▸ Task directions: Start at the top of the records below and copy them exactly to the end.

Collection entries
File: src/rtl/sram_port0_ctrl.sv
// sram_port0_ctrl
//    Valid/ready front-end for port 0 of a single-port OpenRAM macro. One
//    transaction outstanding. Partial writes are done as read-modify-write
//    because the macro has no write mask; be=0 writes are accepted as no-ops.
// Ports
//    clk0        in   1           clock, shared with the macro
//    rst0_n      in   1           asynchronous active-low reset
//    req_valid   in   1           request valid
//    req_ready   out  1           high only while idle
//    req_we      in   1           1 = write, 0 = read
//    req_be      in   BE_WIDTH    byte enables (writes only)
//    req_addr    in   ADDR_WIDTH  word address
//    req_wdata   in   DATA_WIDTH  write data
//    rsp_valid   out  1           read data valid, held until rsp_ready
//    rsp_ready   in   1           response consumer ready
//    rsp_rdata   out  DATA_WIDTH  read data
//    sram_csb0   out  1           macro chip select (active low), registered
//    sram_web0   out  1           macro write enable (active low), registered
//    sram_addr0  out  ADDR_WIDTH  macro address, registered
//    sram_din0   out  DATA_WIDTH  macro write data, registered
//    sram_dout0  in   DATA_WIDTH  macro read data
module sram_port0_ctrl
   import sram_ctrl_pkg::*;
#(
   parameter int DATA_WIDTH = DEF_DATA_WIDTH,
   parameter int ADDR_WIDTH = DEF_ADDR_WIDTH,
   parameter int BE_WIDTH   = DATA_WIDTH / 8
) (
   input  logic                  clk0,
   input  logic                  rst0_n,
   input  logic                  req_valid,
   output logic                  req_ready,
   input  logic                  req_we,
   input  logic [BE_WIDTH-1:0]   req_be,
   input  logic [ADDR_WIDTH-1:0] req_addr,
   input  logic [DATA_WIDTH-1:0] req_wdata,
   output logic                  rsp_valid,
   input  logic                  rsp_ready,
   output logic [DATA_WIDTH-1:0] rsp_rdata,
   output logic                  sram_csb0,
   output logic                  sram_web0,
   output logic [ADDR_WIDTH-1:0] sram_addr0,
   output logic [DATA_WIDTH-1:0] sram_din0,
   input  logic [DATA_WIDTH-1:0] sram_dout0
);

   logic [2:0]            state;
   logic                  rmw_q;     // current read is the first half of an RMW
   logic [DATA_WIDTH-1:0] wdata_q;   // RMW write data held across the read
   logic [BE_WIDTH-1:0]   be_q;      // RMW byte enables held across the read
   logic [DATA_WIDTH-1:0] merged;

   // Ready depends on state only, so rsp_ready never reaches req_ready
   // combinationally.
   assign req_ready = (state == ST_IDLE);

   sram_be_merge #(
      .DATA_WIDTH (DATA_WIDTH),
      .BE_WIDTH   (BE_WIDTH)
   ) u_merge (
      .old_data (sram_dout0),
      .new_data (wdata_q),
      .be       (be_q),
      .merged   (merged)
   );

   // NOTE: state and output flops use non-blocking assignments so every
   // register samples pre-edge values, independent of statement order.
   always_ff @(posedge clk0 or negedge rst0_n) begin
      if (!rst0_n) begin
         state      <= ST_IDLE;
         rmw_q      <= 1'b0;
         wdata_q    <= '0;
         be_q       <= '0;
         sram_csb0  <= 1'b1;
         sram_web0  <= 1'b1;
         sram_addr0 <= '0;
         sram_din0  <= '0;
         rsp_valid  <= 1'b0;
         rsp_rdata  <= '0;
      end else begin
         case (state)
            ST_IDLE: begin
               if (req_valid) begin
                  if (!req_we) begin
                     sram_addr0 <= req_addr;
                     sram_csb0  <= 1'b0;
                     sram_web0  <= 1'b1;
                     rmw_q      <= 1'b0;
                     state      <= ST_CMD;
                  end else if (&req_be) begin
                     sram_addr0 <= req_addr;
                     sram_din0  <= req_wdata;
                     sram_csb0  <= 1'b0;
                     sram_web0  <= 1'b0;
                     rmw_q      <= 1'b0;
                     state      <= ST_CMD;
                  end else if (|req_be) begin
                     // Partial write: fetch the old word first.
                     sram_addr0 <= req_addr;
                     sram_csb0  <= 1'b0;
                     sram_web0  <= 1'b1;
                     rmw_q      <= 1'b1;
                     wdata_q    <= req_wdata;
                     be_q       <= req_be;
                     state      <= ST_CMD;
                  end
                  // be == 0 write: completes at acceptance, no macro access.
               end
            end

            ST_CMD: begin
               // The macro samples the command at this edge; a full write
               // is then done, a read continues to WAIT.
               sram_csb0 <= 1'b1;
               sram_web0 <= 1'b1;
               state     <= sram_web0 ? ST_WAIT : ST_IDLE;
            end

            ST_WAIT: begin
               if (rmw_q) begin
                  sram_din0 <= merged;
                  sram_csb0 <= 1'b0;
                  sram_web0 <= 1'b0;
                  state     <= ST_WR;
               end else begin
                  rsp_rdata <= sram_dout0;
                  rsp_valid <= 1'b1;
                  state     <= ST_RESP;
               end
            end

            ST_WR: begin
               sram_csb0 <= 1'b1;
               sram_web0 <= 1'b1;
               rmw_q     <= 1'b0;
               state     <= ST_IDLE;
            end

            ST_RESP: begin
               if (rsp_ready) begin
                  rsp_valid <= 1'b0;
                  state     <= ST_IDLE;
               end
            end

            default: begin
               sram_csb0 <= 1'b1;
               sram_web0 <= 1'b1;
               rsp_valid <= 1'b0;
               state     <= ST_IDLE;
            end
         endcase
      end
   end

endmodule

▸ Exercise answer:
File: src/rtl/sram_port0_ctrl.sv
// sram_port0_ctrl
//    Valid/ready front-end for port 0 of a single-port OpenRAM macro. One
//    transaction outstanding. Partial writes are done as read-modify-write
//    because the macro has no write mask; be=0 writes are accepted as no-ops.
// Ports
//    clk0        in   1           clock, shared with the macro
//    rst0_n      in   1           asynchronous active-low reset
//    req_valid   in   1           request valid
//    req_ready   out  1           high only while idle
//    req_we      in   1           1 = write, 0 = read
//    req_be      in   BE_WIDTH    byte enables (writes only)
//    req_addr    in   ADDR_WIDTH  word address
//    req_wdata   in   DATA_WIDTH  write data
//    rsp_valid   out  1           read data valid, held until rsp_ready
//    rsp_ready   in   1           response consumer ready
//    rsp_rdata   out  DATA_WIDTH  read data
//    sram_csb0   out  1           macro chip select (active low), registered
//    sram_web0   out  1           macro write enable (active low), registered
//    sram_addr0  out  ADDR_WIDTH  macro address, registered
//    sram_din0   out  DATA_WIDTH  macro write data, registered
//    sram_dout0  in   DATA_WIDTH  macro read data
module sram_port0_ctrl
   import sram_ctrl_pkg::*;
#(
   parameter int DATA_WIDTH = DEF_DATA_WIDTH,
   parameter int ADDR_WIDTH = DEF_ADDR_WIDTH,
   parameter int BE_WIDTH   = DATA_WIDTH / 8
) (
   input  logic                  clk0,
   input  logic                  rst0_n,
   input  logic                  req_valid,
   output logic                  req_ready,
   input  logic                  req_we,
   input  logic [BE_WIDTH-1:0]   req_be,
   input  logic [ADDR_WIDTH-1:0] req_addr,
   input  logic [DATA_WIDTH-1:0] req_wdata,
   output logic                  rsp_valid,
   input  logic                  rsp_ready,
   output logic [DATA_WIDTH-1:0] rsp_rdata,
   output logic                  sram_csb0,
   output logic                  sram_web0,
   output logic [ADDR_WIDTH-1:0] sram_addr0,
   output logic [DATA_WIDTH-1:0] sram_din0,
   input  logic [DATA_WIDTH-1:0] sram_dout0
);

   logic [2:0]            state;
   logic                  rmw_q;     // current read is the first half of an RMW
   logic [DATA_WIDTH-1:0] wdata_q;   // RMW write data held across the read
   logic [BE_WIDTH-1:0]   be_q;      // RMW byte enables held across the read
   logic [DATA_WIDTH-1:0] merged;

   // Ready depends on state only, so rsp_ready never reaches req_ready
   // combinationally.
   assign req_ready = (state == ST_IDLE);

   sram_be_merge #(
      .DATA_WIDTH (DATA_WIDTH),
      .BE_WIDTH   (BE_WIDTH)
   ) u_merge (
      .old_data (sram_dout0),
      .new_data (wdata_q),
      .be       (be_q),
      .merged   (merged)
   );

   // NOTE: state and output flops use non-blocking assignments so every
   // register samples pre-edge values, independent of statement order.
   always_ff @(posedge clk0 or negedge rst0_n) begin
      if (!rst0_n) begin
         state      <= ST_IDLE;
         rmw_q      <= 1'b0;
         wdata_q    <= '0;
         be_q       <= '0;
         sram_csb0  <= 1'b1;
         sram_web0  <= 1'b1;
         sram_addr0 <= '0;
         sram_din0  <= '0;
         rsp_valid  <= 1'b0;
         rsp_rdata  <= '0;
      end else begin
         case (state)
            ST_IDLE: begin
               if (req_valid) begin
                  if (!req_we) begin
                     sram_addr0 <= req_addr;
                     sram_csb0  <= 1'b0;
                     sram_web0  <= 1'b1;
                     rmw_q      <= 1'b0;
                     state      <= ST_CMD;
                  end else if (&req_be) begin
                     sram_addr0 <= req_addr;
                     sram_din0  <= req_wdata;
                     sram_csb0  <= 1'b0;
                     sram_web0  <= 1'b0;
                     rmw_q      <= 1'b0;
                     state      <= ST_CMD;
                  end else if (|req_be) begin
                     // Partial write: fetch the old word first.
                     sram_addr0 <= req_addr;
                     sram_csb0  <= 1'b0;
                     sram_web0  <= 1'b1;
                     rmw_q      <= 1'b1;
                     wdata_q    <= req_wdata;
                     be_q       <= req_be;
                     state      <= ST_CMD;
                  end
                  // be == 0 write: completes at acceptance, no macro access.
               end
            end

            ST_CMD: begin
               // The macro samples the command at this edge; a full write
               // is then done, a read continues to WAIT.
               sram_csb0 <= 1'b1;
               sram_web0 <= 1'b1;
               state     <= sram_web0 ? ST_WAIT : ST_IDLE;
            end

            ST_WAIT: begin
               if (rmw_q) begin
                  sram_din0 <= merged;
                  sram_csb0 <= 1'b0;
                  sram_web0 <= 1'b0;
                  state     <= ST_WR;
               end else begin
                  rsp_rdata <= sram_dout0;
                  rsp_valid <= 1'b1;
                  state     <= ST_RESP;
               end
            end

            ST_WR: begin
               sram_csb0 <= 1'b1;
               sram_web0 <= 1'b1;
               rmw_q     <= 1'b0;
               state     <= ST_IDLE;
            end

            ST_RESP: begin
               if (rsp_ready) begin
                  rsp_valid <= 1'b0;
                  state     <= ST_IDLE;
               end
            end

            default: begin
               sram_csb0 <= 1'b1;
               sram_web0 <= 1'b1;
               rsp_valid <= 1'b0;
               state     <= ST_IDLE;
            end
         endcase
      end
   end

endmodule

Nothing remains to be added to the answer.